- _EXTRACTED DATA_
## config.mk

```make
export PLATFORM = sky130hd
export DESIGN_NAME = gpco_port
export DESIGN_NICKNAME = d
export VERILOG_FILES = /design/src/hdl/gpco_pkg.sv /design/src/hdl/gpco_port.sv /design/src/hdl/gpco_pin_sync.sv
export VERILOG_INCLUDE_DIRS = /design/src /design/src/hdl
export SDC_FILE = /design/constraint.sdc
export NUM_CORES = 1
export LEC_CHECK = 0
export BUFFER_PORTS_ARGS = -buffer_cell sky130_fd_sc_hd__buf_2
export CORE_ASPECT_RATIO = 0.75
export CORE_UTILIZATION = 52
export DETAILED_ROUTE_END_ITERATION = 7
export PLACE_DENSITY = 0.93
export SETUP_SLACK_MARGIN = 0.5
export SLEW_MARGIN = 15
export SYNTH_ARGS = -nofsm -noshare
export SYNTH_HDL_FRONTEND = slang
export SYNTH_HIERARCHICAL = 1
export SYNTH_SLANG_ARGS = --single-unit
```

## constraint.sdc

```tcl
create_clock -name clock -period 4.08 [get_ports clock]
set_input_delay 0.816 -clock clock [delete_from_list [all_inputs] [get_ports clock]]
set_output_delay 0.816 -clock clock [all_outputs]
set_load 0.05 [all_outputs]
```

...

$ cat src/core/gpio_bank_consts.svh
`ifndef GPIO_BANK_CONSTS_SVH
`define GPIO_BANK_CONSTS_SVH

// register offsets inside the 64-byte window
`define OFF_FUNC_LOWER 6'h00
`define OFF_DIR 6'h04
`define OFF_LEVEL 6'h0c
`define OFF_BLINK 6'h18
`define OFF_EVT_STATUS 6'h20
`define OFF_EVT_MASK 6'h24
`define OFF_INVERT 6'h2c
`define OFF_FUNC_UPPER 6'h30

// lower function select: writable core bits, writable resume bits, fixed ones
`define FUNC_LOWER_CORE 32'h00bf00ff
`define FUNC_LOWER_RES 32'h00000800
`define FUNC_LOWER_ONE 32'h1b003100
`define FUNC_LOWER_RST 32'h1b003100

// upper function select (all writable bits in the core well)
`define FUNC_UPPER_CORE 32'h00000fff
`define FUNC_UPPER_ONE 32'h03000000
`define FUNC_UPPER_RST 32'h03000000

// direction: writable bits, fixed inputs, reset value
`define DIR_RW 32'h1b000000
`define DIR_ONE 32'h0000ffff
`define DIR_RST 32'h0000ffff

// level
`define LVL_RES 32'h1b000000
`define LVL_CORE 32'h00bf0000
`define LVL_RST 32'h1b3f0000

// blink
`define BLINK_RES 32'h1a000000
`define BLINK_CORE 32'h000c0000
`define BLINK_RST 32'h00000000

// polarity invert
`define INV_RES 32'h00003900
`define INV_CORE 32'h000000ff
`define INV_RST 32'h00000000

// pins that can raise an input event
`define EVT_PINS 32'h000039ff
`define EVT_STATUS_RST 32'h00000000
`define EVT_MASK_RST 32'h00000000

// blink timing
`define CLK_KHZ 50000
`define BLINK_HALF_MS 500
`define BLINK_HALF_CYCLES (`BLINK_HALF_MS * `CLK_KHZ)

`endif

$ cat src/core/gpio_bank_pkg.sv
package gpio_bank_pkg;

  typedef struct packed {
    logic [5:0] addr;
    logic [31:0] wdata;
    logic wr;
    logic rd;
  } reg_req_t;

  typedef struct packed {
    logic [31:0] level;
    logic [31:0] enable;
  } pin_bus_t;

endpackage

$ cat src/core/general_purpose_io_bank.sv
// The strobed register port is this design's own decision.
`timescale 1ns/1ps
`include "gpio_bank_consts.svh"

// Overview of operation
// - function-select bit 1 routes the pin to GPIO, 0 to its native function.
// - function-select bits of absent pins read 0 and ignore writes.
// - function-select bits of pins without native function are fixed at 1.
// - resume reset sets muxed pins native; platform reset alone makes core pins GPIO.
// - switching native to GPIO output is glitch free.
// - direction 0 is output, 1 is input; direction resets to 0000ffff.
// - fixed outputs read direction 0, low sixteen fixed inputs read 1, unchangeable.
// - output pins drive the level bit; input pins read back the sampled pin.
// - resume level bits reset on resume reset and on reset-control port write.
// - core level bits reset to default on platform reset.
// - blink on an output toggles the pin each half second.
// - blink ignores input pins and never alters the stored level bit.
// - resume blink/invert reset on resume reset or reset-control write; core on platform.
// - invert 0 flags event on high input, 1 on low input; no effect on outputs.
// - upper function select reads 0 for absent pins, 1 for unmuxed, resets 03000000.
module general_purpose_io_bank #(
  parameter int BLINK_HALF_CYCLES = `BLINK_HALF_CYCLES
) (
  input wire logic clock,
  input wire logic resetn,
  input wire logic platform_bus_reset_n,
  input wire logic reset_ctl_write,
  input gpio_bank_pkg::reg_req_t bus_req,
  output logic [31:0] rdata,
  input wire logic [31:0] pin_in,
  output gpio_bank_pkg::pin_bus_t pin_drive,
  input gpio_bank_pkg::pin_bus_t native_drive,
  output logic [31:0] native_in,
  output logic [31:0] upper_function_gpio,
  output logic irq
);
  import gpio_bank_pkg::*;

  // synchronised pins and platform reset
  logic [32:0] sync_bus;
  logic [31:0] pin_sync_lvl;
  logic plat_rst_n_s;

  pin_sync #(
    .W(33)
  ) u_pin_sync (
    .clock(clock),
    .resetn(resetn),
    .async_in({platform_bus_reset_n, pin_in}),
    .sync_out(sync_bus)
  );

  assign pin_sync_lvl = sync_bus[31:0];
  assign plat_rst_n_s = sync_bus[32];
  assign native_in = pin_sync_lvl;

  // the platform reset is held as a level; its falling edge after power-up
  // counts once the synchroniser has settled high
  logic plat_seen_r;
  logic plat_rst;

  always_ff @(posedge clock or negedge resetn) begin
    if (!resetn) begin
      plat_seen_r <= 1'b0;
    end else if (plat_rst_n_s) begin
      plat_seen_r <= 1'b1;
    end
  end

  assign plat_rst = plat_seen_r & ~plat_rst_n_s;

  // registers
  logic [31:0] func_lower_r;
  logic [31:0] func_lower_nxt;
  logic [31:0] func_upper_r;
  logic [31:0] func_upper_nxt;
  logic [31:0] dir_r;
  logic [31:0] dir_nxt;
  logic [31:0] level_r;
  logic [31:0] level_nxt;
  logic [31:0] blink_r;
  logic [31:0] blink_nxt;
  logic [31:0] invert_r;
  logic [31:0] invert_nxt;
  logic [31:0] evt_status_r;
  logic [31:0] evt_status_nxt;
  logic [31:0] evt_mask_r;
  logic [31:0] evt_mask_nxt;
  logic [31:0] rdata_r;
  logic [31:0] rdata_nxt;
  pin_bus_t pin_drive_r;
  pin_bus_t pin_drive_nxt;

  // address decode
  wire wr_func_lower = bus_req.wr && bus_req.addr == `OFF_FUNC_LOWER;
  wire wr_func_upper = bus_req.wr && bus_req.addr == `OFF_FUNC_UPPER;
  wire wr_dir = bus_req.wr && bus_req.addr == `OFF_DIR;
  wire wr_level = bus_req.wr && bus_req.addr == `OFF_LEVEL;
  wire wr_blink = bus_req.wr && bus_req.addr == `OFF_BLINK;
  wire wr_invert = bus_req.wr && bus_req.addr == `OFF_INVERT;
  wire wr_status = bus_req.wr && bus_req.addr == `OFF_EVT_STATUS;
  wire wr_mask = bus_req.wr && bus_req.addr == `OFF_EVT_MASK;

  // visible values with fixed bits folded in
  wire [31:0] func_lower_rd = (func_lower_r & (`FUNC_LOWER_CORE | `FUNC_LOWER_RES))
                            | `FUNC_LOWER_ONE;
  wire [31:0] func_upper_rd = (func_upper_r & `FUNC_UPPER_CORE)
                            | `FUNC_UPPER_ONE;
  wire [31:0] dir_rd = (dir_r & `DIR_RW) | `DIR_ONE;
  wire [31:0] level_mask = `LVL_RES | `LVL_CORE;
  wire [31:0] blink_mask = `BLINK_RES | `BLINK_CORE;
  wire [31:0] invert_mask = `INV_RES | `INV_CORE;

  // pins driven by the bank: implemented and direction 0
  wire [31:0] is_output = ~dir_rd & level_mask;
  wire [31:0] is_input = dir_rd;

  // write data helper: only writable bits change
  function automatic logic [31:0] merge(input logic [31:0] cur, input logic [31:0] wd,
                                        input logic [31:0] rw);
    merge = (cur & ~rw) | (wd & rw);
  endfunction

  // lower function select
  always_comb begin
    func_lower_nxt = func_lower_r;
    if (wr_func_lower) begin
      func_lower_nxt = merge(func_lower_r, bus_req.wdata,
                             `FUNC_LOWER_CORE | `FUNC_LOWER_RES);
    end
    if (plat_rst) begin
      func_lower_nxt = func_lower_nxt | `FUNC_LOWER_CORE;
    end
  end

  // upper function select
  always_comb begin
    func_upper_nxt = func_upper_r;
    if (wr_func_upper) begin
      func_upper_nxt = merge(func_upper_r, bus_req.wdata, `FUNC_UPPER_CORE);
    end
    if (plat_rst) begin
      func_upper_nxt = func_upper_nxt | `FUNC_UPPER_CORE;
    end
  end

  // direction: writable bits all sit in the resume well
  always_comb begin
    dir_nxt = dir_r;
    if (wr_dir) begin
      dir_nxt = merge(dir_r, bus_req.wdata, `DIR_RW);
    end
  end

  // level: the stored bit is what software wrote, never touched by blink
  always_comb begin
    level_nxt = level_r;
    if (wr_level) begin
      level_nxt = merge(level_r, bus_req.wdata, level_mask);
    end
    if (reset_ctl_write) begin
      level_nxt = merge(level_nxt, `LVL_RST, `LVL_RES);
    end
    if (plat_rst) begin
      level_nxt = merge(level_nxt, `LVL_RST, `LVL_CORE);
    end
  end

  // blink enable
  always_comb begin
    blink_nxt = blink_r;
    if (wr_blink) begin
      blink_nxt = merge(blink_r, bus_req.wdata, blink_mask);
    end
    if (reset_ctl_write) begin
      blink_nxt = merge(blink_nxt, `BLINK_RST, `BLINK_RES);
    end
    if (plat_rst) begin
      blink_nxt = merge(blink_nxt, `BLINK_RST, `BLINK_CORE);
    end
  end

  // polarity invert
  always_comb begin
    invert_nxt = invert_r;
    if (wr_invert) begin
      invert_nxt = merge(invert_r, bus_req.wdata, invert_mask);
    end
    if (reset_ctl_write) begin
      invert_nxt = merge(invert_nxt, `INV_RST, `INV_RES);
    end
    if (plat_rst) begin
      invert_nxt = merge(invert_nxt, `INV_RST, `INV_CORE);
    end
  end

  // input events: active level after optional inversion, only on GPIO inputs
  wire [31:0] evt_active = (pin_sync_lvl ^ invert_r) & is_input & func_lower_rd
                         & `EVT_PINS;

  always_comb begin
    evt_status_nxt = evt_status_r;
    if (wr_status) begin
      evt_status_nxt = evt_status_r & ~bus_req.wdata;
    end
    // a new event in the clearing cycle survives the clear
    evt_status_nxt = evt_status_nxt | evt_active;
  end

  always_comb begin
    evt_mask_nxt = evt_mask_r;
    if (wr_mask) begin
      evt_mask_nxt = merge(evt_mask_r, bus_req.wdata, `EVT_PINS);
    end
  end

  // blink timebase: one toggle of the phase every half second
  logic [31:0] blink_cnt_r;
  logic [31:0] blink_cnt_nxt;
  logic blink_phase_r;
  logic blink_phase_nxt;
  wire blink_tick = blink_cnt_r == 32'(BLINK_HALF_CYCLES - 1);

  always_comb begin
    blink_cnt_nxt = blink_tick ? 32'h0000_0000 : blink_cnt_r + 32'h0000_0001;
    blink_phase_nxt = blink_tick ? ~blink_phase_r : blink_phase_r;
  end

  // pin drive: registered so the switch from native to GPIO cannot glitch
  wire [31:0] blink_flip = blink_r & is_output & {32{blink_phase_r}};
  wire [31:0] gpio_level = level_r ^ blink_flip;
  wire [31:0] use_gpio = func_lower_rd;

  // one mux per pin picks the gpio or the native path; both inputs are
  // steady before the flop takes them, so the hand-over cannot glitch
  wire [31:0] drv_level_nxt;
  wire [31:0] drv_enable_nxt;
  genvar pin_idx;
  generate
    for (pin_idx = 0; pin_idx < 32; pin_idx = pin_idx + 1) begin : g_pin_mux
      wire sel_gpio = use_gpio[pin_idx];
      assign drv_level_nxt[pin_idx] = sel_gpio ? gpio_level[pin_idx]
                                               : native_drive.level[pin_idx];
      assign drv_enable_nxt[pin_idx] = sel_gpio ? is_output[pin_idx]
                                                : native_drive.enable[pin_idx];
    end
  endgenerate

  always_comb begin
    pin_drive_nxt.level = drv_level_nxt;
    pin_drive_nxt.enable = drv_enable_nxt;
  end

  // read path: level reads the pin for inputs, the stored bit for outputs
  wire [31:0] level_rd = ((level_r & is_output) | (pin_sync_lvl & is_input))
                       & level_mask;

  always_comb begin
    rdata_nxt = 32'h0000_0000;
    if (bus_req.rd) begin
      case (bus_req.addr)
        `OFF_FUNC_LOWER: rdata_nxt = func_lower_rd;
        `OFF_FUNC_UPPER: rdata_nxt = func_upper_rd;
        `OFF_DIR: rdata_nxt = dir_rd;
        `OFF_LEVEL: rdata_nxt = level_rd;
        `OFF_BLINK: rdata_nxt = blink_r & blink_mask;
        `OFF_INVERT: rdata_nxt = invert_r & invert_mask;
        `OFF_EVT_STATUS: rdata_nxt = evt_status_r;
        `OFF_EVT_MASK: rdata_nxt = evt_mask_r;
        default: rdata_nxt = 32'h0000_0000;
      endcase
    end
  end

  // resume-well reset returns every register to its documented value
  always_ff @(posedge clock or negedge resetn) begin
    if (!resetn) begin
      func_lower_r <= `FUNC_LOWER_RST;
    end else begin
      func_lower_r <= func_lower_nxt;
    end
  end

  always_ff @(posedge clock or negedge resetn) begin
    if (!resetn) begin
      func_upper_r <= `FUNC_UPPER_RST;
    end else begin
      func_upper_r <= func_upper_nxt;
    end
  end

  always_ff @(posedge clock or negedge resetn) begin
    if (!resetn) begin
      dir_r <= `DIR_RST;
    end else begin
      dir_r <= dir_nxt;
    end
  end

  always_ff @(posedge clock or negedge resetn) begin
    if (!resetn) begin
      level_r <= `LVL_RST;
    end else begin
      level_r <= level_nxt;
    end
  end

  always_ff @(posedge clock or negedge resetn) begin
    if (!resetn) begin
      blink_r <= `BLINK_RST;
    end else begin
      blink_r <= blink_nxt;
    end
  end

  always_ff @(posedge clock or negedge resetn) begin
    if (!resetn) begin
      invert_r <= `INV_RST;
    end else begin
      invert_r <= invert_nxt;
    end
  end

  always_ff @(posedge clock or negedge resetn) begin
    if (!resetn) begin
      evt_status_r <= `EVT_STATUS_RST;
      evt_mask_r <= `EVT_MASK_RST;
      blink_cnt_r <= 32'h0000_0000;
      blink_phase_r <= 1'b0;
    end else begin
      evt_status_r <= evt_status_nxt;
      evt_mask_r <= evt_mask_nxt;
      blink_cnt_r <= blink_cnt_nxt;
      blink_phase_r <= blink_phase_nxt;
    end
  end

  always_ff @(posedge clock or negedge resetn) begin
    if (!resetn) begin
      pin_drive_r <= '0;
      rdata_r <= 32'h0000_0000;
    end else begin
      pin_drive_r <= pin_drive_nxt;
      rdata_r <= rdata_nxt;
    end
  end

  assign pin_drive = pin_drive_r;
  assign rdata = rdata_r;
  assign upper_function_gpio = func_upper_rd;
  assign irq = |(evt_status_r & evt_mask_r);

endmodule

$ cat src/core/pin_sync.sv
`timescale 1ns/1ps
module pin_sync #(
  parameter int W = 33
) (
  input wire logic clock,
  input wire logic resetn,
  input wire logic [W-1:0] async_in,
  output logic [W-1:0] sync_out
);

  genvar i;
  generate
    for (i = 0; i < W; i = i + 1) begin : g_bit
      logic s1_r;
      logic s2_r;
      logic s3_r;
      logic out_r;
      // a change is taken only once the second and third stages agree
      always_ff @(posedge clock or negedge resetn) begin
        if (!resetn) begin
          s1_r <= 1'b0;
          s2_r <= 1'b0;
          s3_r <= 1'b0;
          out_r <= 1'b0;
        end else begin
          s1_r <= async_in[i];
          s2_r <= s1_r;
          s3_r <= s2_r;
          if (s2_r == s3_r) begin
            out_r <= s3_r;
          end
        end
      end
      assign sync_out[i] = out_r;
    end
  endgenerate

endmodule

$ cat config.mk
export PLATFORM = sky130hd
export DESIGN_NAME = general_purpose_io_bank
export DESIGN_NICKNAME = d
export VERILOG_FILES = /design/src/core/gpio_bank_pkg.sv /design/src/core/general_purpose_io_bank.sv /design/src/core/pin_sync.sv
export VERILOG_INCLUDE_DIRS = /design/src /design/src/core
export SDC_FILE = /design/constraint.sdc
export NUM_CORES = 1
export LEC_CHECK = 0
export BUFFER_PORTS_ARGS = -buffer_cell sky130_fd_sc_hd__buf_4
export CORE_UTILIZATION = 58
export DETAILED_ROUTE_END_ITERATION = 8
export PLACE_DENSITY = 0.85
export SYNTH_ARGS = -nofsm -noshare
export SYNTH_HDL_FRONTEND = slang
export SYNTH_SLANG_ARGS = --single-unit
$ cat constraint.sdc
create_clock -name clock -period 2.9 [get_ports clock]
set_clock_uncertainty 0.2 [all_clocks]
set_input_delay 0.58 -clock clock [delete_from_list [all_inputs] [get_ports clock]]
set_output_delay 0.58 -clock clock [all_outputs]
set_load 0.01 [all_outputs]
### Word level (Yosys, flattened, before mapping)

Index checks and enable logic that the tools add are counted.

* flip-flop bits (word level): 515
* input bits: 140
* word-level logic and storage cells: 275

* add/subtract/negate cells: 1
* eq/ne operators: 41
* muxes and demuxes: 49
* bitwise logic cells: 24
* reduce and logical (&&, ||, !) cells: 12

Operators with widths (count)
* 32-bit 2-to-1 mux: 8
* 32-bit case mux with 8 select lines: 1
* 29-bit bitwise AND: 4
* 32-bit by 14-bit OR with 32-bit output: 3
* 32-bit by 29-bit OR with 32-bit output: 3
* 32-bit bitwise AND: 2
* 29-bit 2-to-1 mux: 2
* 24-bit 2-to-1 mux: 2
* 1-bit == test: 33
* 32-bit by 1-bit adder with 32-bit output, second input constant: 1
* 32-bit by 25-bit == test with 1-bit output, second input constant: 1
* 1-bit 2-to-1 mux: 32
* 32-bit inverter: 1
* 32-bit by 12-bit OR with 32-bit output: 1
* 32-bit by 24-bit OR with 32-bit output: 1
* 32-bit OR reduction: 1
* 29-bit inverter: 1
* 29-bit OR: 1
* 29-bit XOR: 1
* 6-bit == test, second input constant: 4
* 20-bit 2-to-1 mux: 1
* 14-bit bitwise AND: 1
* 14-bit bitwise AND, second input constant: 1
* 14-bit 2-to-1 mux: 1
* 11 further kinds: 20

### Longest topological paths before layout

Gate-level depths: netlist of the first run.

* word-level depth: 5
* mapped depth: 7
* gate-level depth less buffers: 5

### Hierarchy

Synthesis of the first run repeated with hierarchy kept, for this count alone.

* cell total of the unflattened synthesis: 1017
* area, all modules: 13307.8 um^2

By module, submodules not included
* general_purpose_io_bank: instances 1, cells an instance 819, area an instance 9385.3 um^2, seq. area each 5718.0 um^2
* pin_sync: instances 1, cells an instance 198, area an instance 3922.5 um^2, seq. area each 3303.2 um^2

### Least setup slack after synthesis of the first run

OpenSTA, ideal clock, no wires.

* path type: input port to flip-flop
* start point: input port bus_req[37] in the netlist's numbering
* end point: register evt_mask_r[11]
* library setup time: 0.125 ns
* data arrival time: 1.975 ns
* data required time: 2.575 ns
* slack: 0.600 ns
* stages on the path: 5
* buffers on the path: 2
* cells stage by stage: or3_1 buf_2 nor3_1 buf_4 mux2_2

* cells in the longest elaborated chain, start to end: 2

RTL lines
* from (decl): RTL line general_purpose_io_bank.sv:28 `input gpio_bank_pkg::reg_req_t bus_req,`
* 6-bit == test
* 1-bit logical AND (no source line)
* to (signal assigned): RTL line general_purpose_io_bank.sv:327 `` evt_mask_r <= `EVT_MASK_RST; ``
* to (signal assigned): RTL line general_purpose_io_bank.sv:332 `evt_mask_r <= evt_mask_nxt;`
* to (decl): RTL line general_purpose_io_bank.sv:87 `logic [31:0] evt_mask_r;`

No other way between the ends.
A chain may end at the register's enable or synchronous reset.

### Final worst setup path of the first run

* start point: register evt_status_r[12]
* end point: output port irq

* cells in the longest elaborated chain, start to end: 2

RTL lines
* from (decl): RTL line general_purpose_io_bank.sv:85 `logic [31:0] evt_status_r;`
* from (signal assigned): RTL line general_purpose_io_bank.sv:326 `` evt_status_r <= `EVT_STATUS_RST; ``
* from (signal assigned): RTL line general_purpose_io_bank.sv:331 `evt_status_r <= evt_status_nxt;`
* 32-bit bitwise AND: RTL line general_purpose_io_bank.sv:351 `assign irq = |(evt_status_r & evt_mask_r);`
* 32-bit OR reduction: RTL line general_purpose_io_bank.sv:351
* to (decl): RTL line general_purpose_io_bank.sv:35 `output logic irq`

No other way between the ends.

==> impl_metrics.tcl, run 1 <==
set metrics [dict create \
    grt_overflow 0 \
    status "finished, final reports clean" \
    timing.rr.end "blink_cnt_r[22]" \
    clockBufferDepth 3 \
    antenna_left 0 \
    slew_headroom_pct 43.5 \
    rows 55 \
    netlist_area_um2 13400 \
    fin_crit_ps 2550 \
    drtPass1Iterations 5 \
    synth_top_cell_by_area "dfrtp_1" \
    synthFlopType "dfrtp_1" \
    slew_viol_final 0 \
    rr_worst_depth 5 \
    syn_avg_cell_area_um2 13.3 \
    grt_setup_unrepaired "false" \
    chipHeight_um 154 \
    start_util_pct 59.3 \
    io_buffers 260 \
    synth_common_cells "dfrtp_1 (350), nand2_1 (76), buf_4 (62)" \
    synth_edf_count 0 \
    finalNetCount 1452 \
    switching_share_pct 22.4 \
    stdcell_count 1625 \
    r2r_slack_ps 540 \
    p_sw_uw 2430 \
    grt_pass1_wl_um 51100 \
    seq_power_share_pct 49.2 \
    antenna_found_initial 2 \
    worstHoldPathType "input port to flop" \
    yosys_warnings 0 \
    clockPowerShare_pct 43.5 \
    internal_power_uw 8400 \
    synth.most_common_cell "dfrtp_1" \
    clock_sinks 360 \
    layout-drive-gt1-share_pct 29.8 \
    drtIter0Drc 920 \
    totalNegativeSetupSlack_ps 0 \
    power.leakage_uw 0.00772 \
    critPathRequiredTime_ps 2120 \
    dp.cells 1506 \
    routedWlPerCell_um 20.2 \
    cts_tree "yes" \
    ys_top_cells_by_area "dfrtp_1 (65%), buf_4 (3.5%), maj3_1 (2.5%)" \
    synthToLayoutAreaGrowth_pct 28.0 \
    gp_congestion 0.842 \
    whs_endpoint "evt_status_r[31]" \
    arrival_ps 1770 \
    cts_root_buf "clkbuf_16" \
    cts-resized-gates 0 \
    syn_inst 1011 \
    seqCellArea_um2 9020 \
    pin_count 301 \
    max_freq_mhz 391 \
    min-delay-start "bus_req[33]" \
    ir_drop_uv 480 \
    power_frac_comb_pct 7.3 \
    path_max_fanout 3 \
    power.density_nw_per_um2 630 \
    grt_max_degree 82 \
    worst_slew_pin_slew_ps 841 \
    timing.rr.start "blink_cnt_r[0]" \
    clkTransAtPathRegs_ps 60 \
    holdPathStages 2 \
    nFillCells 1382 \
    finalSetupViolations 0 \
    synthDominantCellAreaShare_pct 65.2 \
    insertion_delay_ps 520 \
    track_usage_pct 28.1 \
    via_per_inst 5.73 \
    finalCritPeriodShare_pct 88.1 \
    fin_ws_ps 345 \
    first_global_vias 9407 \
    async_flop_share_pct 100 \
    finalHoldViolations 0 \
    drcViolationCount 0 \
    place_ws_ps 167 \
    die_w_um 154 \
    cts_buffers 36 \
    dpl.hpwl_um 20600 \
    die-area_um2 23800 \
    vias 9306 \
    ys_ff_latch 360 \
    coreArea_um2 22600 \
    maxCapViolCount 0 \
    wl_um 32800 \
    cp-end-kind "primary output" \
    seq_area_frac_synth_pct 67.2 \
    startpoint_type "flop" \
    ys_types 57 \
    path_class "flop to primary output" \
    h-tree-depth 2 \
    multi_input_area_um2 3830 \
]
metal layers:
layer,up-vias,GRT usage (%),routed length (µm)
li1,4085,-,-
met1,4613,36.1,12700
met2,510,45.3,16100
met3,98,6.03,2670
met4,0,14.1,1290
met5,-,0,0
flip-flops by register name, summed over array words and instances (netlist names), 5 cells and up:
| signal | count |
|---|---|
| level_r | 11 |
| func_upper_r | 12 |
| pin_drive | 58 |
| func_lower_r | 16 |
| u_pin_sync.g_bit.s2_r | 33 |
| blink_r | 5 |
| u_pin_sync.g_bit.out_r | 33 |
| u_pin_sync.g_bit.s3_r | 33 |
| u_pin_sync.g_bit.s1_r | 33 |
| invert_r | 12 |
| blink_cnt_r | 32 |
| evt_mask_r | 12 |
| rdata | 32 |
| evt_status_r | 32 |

- _WORK INSTRUCTIONS_
Exactly one number is the expected answer: the count of lines in the entries where the word "writable" is found.

- _TASK RESULT_
5